Well, it appears the story is real but hardly anyone noticed it or gave a thought to its implications. The Fed already issues debt, zero-interest debt, in the form of Federal Reserve notes. (You know, the money you used to carry around in your purse or wallet before the September crash.) It also issues deposits called bank reserves, on which it now pays a little interest but completely controls. It puts those liabilities or "sources of funds" to work on the asset side of its balance sheet, which includes interest-bearing Treasury bonds and loans to banks (and now non-banks too), gold, and some other physical assets. It's quite a lucrative business.
If the Fed wants to issue interest-bearing bonds, as the Treasury does, it must think that the demand for dollars (at 0% interest) is weakening or will weaken.* (Why issue debt at > 0% when you can issue at 0%?) But who would want dollars in the future if they don't even want dollars today? As Peter Schiff recently noted: "Perhaps the Fed feels this [paying interest] will make holding its notes more appealing. However, since the interest will be paid in more of its own script, I do not believe this con will work."

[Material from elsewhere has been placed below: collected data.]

## config.mk

```make
export PLATFORM = sky130hd
export DESIGN_NAME = fpsc_fan_ctrl
export DESIGN_NICKNAME = d
export VERILOG_FILES = /design/src/core/fpsc_pkg.sv /design/src/core/fpsc_fan_ctrl.sv /design/src/core/fpsc_pwm_channel.sv
export SDC_FILE = /design/constraint.sdc
export NUM_CORES = 1
export LEC_CHECK = 0
export BUFFER_PORTS_ARGS = -buffer_cell sky130_fd_sc_hd__buf_2
export CAP_MARGIN = 20
export CORE_ASPECT_RATIO = 1.25
export CORE_MARGIN = 3
export CORE_UTILIZATION = 55
export CTS_BUF_LIST = sky130_fd_sc_hd__clkbuf_16
export CTS_CLUSTER_SIZE = 24
export DETAILED_ROUTE_END_ITERATION = 16
export PLACE_DENSITY = 0.84
export SYNTH_ARGS = -nofsm -noshare
export SYNTH_HDL_FRONTEND = slang
export SYNTH_SLANG_ARGS = --single-unit
```

## constraint.sdc

```tcl
create_clock -name core_clk -period 4 [get_ports core_clk]
set_input_delay 0.8 -clock core_clk [delete_from_list [all_inputs] [get_ports core_clk]]
set_output_delay 0.8 -clock core_clk [all_outputs]
set_load 0.02 [all_outputs]
```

So what is going on? One possibility is that the Fed is preparing to issue bonds denominated in one or more foreign currencies. It can/will do so more quietly and privately than the Treasury can and will use its vaunted "independence" to hide the fact as long as possible. Or, perhaps, it will issue bonds that will be denominated in dollars but pay interest in a foreign currency or in gold or some other commodity. Or maybe the bonds will be collateralized by specific sets of its assets. The bonds it wants to issue, in other words, will have to be "sweetened" in some way in order to get people (firms, other nations' central banks) to hold them.
Another possibility is that this is just a ruse to keep the bailout from showing up in the national debt, which by convention includes only the Treasury's bonds. That was why the GSEs were spun off from the government in the late 1960s, btw, to get their debt off the Treasury's books. What I suggest is that we don't fall for the ruse and count any interest bearing bonds issued by any federal agency as part of the national debt.
Needless to say, we've been down this road before. Check out One Nation Under Debt for details.
Happy Holidays! It may be the last normal one for a long time.
*This is not as crazy as it sounds. During the Great Depression, Mexican pesos circulated in the border areas of the United States. Mexican pesos! See Amity Shlaes, The Forgotten Man, 138. Also, in the late 1970s the U.S. Treasury resorted to selling bonds, called Carter bonds, denominated in German marks. See this article for details.